- Directed by: Ursula Macfarlane
- Produced by: Gagan Rehill
- Cinematography: Neil Harvey; Tim Cragg; Jean-Louis Schuller; Isaac Mead-Long;
- Edited by: Andy R. Worboys
- Music by: Segun Akinola
- Production companies: CNN Films; Campfire; Raw;
- Distributed by: Warner Bros. Domestic Television Distribution Warner Bros. International Television Distribution
- Release date: March 16, 2021 (SXSW);
- Running time: 98 minutes
- Countries: United States; United Kingdom;
- Language: English

= The Lost Sons =

The Lost Sons is a 2021 American-British documentary film, directed by Ursula Macfarlane and premiered at South by Southwest on March 16. It follows Paul Fronczak, a man who discovers he had been abandoned as a child and mistakenly returned to another family whose young son was missing, then learns the identity his biological mother gave him and the whereabouts of the "real" Paul Fronczak.

==Synopsis==
The film follows, and is largely narrated by, a man who was raised as "Paul Fronczak" by a Chicago couple whom he was led to believe were his biological parents. Born in 1964, he stumbled across newspaper clippings at his family home when he was 10 years old. The news reports featured his parents grieving over a kidnapped baby son, then celebrating when he was recovered two years later, apparently abandoned by the kidnapper. In the 2010s, now in his 50s, Paul began an extensive investigation involving DNA tests, private investigators, and tapping into his media contacts for publicity, to determine what really happened.
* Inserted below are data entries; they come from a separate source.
===== src/rtl/av_control_hub.sv =====
// Frame-synchronous control hub: key enables, clamped BPM and beat hold, all committed at frame start.
// Define AV_HUB_KEY_MOMENTARY_EN for enable-while-held keys instead of toggle-on-press.
module av_control_hub
   import av_hub_pkg::*;
#(
   parameter int NUM_FILTERS  = 4,
   parameter int BPM_W        = 8,
   parameter int MIN_BPM      = 40,
   parameter int MAX_BPM      = 200,
   parameter int DEBOUNCE_CYC = 250000,
   parameter int HOLD_FRAMES  = 3
) (
   input  logic                   clk,
   input  logic                   reset,
   input  logic [NUM_FILTERS-1:0] key_n,
   input  logic [BPM_W-1:0]       bpm_in,
   input  logic                   bpm_valid,
   input  logic                   beat_in,
   input  logic                   frame_start,
   output logic [NUM_FILTERS-1:0] filter_enable,
   output logic [BPM_W-1:0]       bpm_frame,
   output logic                   beat_active,
   output logic [FRAME_CNT_W-1:0] frame_count
);

   localparam int HOLD_W = (HOLD_FRAMES < 1) ? 1 : $clog2(HOLD_FRAMES + 1);

   logic [NUM_FILTERS-1:0] pend_next_s;
   logic [BPM_W-1:0]       pend_bpm_r;
   logic [BPM_W-1:0]       bpm_clamped_s;
   logic [1:0]             beat_sync_r;
   logic                   beat_prev_r;
   logic                   beat_rise_s;
   logic [HOLD_W-1:0]      hold_cnt_r;
   logic [HOLD_W-1:0]      hold_next_s;

`ifdef AV_HUB_KEY_MOMENTARY_EN
   logic [NUM_FILTERS-1:0] key_level_s;

   for (genvar i = 0; i < NUM_FILTERS; i++) begin : g_key
      key_debounce #(.DEBOUNCE_CYC(DEBOUNCE_CYC)) u_debounce (
         .clk         (clk),
         .reset       (reset),
         .key_raw     (key_n[i]),
         .key_level   (key_level_s[i]),
         .press_pulse ()
      );
   end

   assign pend_next_s = ~key_level_s;
`else
   logic [NUM_FILTERS-1:0] press_s;
   logic [NUM_FILTERS-1:0] pend_en_r;

   for (genvar i = 0; i < NUM_FILTERS; i++) begin : g_key
      key_debounce #(.DEBOUNCE_CYC(DEBOUNCE_CYC)) u_debounce (
         .clk         (clk),
         .reset       (reset),
         .key_raw     (key_n[i]),
         .key_level   (),
         .press_pulse (press_s[i])
      );
   end

   // A press landing on the frame_start cycle is already folded into what gets committed.
   assign pend_next_s = pend_en_r ^ press_s;

   // Pending toggle state per filter stage
   always_ff @(posedge clk or posedge reset) begin
      if (reset) begin
         pend_en_r <= '0;
      end else begin
         pend_en_r <= pend_next_s;
      end
   end
`endif

   assign bpm_clamped_s = BPM_W'(clamp_bpm(bpm_t'(bpm_in), bpm_t'(MIN_BPM), bpm_t'(MAX_BPM)));

   // Pending BPM captured on every valid estimate
   always_ff @(posedge clk or posedge reset) begin
      if (reset) begin
         pend_bpm_r <= '0;
      end else if (bpm_valid) begin
         pend_bpm_r <= bpm_clamped_s;
      end
   end

   // Frame-start commit of enables, BPM and the frame counter
   always_ff @(posedge clk or posedge reset) begin
      if (reset) begin
         filter_enable <= '0;
         bpm_frame     <= '0;
         frame_count   <= '0;
      end else if (frame_start) begin
         filter_enable <= pend_next_s;
         bpm_frame     <= bpm_valid ? bpm_clamped_s : pend_bpm_r;
         frame_count   <= frame_count + FRAME_CNT_W'(1);
      end
   end

   assign beat_rise_s = beat_sync_r[1] && !beat_prev_r;

   // Reload beats decrement when a beat edge and frame_start coincide.
   always_comb begin
      hold_next_s = hold_cnt_r;
      if (beat_rise_s) begin
         hold_next_s = HOLD_W'(HOLD_FRAMES);
      end else if (frame_start && (hold_cnt_r != '0)) begin
         hold_next_s = hold_cnt_r - HOLD_W'(1);
      end else begin
         hold_next_s = hold_cnt_r;
      end
   end

   // Beat synchroniser, edge history and hold counter
   always_ff @(posedge clk or posedge reset) begin
      if (reset) begin
         beat_sync_r <= 2'b00;
         beat_prev_r <= 1'b0;
         hold_cnt_r  <= '0;
         beat_active <= 1'b0;
      end else begin
         beat_sync_r <= {beat_sync_r[0], beat_in};
         beat_prev_r <= beat_sync_r[1];
         hold_cnt_r  <= hold_next_s;
         beat_active <= (hold_next_s != '0);
      end
   end

endmodule
`src/rtl/pc_unit_if.sv`:
```
// Fetch-side bundle for pc_unit: the instruction/condition inputs and the PC and
// return-stack status outputs.
interface pc_unit_if #(
   parameter int unsigned DEPTH = 8
);
   localparam int unsigned SpW = $clog2(DEPTH) + 1;

   logic            stall;
   logic [15:0]     instr;
   logic            branch_taken;
   logic [15:0]     pc;
   logic [SpW-1:0]  sp;
   logic            stack_empty;
   logic            stack_full;
   logic            stack_ovf;
   logic            stack_udf;

   // Driver of instructions (fetch/decode side)
   modport master (
      output stall, instr, branch_taken,
      input  pc, sp, stack_empty, stack_full, stack_ovf, stack_udf
   );

   // The PC sequencer itself
   modport slave (
      input  stall, instr, branch_taken,
      output pc, sp, stack_empty, stack_full, stack_ovf, stack_udf
   );
endinterface

```
`src/rtl/pc_unit.sv`:
```
// Program counter and control-flow sequencer: sequential fetch, conditional
// branch, CALL/RET through a hardware return-address stack with sticky
// overflow/underflow flags.
module pc_unit #(
   parameter int unsigned DEPTH    = 8,
   parameter logic [15:0] RESET_PC = 16'h0000
) (
   input logic      clk,
   input logic      rst,
   pc_unit_if.slave bus_io
);
   localparam int unsigned    AW  = $clog2(DEPTH);
   localparam int unsigned    SpW = AW + 1;
   localparam logic [SpW-1:0] DepthSp = SpW'(DEPTH);

   // Opcode values matching the B, CALL and RET definitions in opcode.h
   localparam logic [3:0] OpB    = 4'hC;
   localparam logic [3:0] OpCall = 4'hD;
   localparam logic [3:0] OpRet  = 4'hE;

   logic [15:0]    pc_q, pc_d;
   logic [SpW-1:0] sp_q, sp_d;
   logic           ovf_q, ovf_d;
   logic           udf_q, udf_d;
   logic [15:0]    stack_q [DEPTH];

   logic [15:0]    seq;
   logic [SpW-1:0] sp_dec;
   logic [AW-1:0]  push_idx;
   logic [AW-1:0]  pop_idx;
   logic           push_en;
   logic           is_empty;
   logic           is_full;

   assign seq      = pc_q + 16'd1;
   assign sp_dec   = sp_q - 1'b1;
   // Push only happens when sp < DEPTH, so the low bits index the slot exactly
   assign push_idx = sp_q[AW-1:0];
   assign pop_idx  = sp_dec[AW-1:0];
   assign is_empty = (sp_q == '0);
   assign is_full  = (sp_q == DepthSp);

   // Next-state: decode the current instruction into a new PC and stack action
   always_comb begin
      pc_d    = seq;
      sp_d    = sp_q;
      ovf_d   = ovf_q;
      udf_d   = udf_q;
      push_en = 1'b0;
      if (bus_io.stall) begin
         pc_d = pc_q;
      end else begin
         case (bus_io.instr[15:12])
            OpB: begin
               if (bus_io.branch_taken) begin
                  pc_d = seq + {{8{bus_io.instr[7]}}, bus_io.instr[7:0]};
               end
            end
            OpCall: begin
               if (is_full) begin
                  ovf_d = 1'b1;
               end else begin
                  push_en = 1'b1;
                  sp_d    = sp_q + 1'b1;
                  pc_d    = seq + {{4{bus_io.instr[11]}}, bus_io.instr[11:0]};
               end
            end
            OpRet: begin
               if (is_empty) begin
                  udf_d = 1'b1;
               end else begin
                  pc_d = stack_q[pop_idx];
                  sp_d = sp_dec;
               end
            end
            default: pc_d = seq;
         endcase
      end
   end

   // Control state with asynchronous reset
   always_ff @(posedge clk or posedge rst) begin
      if (rst) begin
         pc_q  <= RESET_PC;
         sp_q  <= '0;
         ovf_q <= 1'b0;
         udf_q <= 1'b0;
      end else begin
         pc_q  <= pc_d;
         sp_q  <= sp_d;
         ovf_q <= ovf_d;
         udf_q <= udf_d;
      end
   end

   // Return-address storage; contents are don't-care after reset
   always_ff @(posedge clk) begin
      if (push_en) begin
         stack_q[push_idx] <= seq;
      end
   end

   assign bus_io.pc          = pc_q;
   assign bus_io.sp          = sp_q;
   assign bus_io.stack_empty = is_empty;
   assign bus_io.stack_full  = is_full;
   assign bus_io.stack_ovf   = ovf_q;
   assign bus_io.stack_udf   = udf_q;
endmodule

```
`src/flat_wrapper.sv`:
```
// flat-port wrapper written by rule: the top's interface ports become plain ports
module pc_unit_flat 
#(
   parameter int unsigned DEPTH    = 8,
   parameter logic [15:0] RESET_PC = 16'h0000
)
  (clk, rst, bus_io_stall, bus_io_instr, bus_io_branch_taken, bus_io_pc, bus_io_sp, bus_io_stack_empty, bus_io_stack_full, bus_io_stack_ovf, bus_io_stack_udf);
  pc_unit_if #(.DEPTH(DEPTH)) bus_io_i ();
  input logic clk;
  input logic rst;
  input wire logic [$bits(bus_io_i.stall)-1:0] bus_io_stall;
  input wire logic [$bits(bus_io_i.instr)-1:0] bus_io_instr;
  input wire logic [$bits(bus_io_i.branch_taken)-1:0] bus_io_branch_taken;
  output wire logic [$bits(bus_io_i.pc)-1:0] bus_io_pc;
  output wire logic [$bits(bus_io_i.sp)-1:0] bus_io_sp;
  output wire logic [$bits(bus_io_i.stack_empty)-1:0] bus_io_stack_empty;
  output wire logic [$bits(bus_io_i.stack_full)-1:0] bus_io_stack_full;
  output wire logic [$bits(bus_io_i.stack_ovf)-1:0] bus_io_stack_ovf;
  output wire logic [$bits(bus_io_i.stack_udf)-1:0] bus_io_stack_udf;
  assign bus_io_i.stall = bus_io_stall;
  assign bus_io_i.instr = bus_io_instr;
  assign bus_io_i.branch_taken = bus_io_branch_taken;
  assign bus_io_pc = bus_io_i.pc;
  assign bus_io_sp = bus_io_i.sp;
  assign bus_io_stack_empty = bus_io_i.stack_empty;
  assign bus_io_stack_full = bus_io_i.stack_full;
  assign bus_io_stack_ovf = bus_io_i.stack_ovf;
  assign bus_io_stack_udf = bus_io_i.stack_udf;
  pc_unit #(.DEPTH(DEPTH), .RESET_PC(RESET_PC)) u_core (.clk(clk), .rst(rst), .bus_io(bus_io_i));
endmodule
```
After many twists and turns, he discovers that he was not the kidnapped child, that his real name is Jack Rosenthal (from Atlantic City, New Jersey), that he has a still missing twin sister named Jill, and that the real Paul Fronczak is still alive and known by an adoptive name.

==Production==
Ursula Macfarlane directed the film which CNN Films and Raw TV produced.

==Release==
The film had its world premiere at South by Southwest on March 16, 2021.

==Reception==
The Lost Sons received positive reviews from critics. The review aggregator website Rotten Tomatoes surveyed 20 critics and, categorizing the reviews as positive or negative, assessed 16 as positive and 4 as negative for an 80% rating. Among the reviews, it determined an average rating of 6.4 out of 10.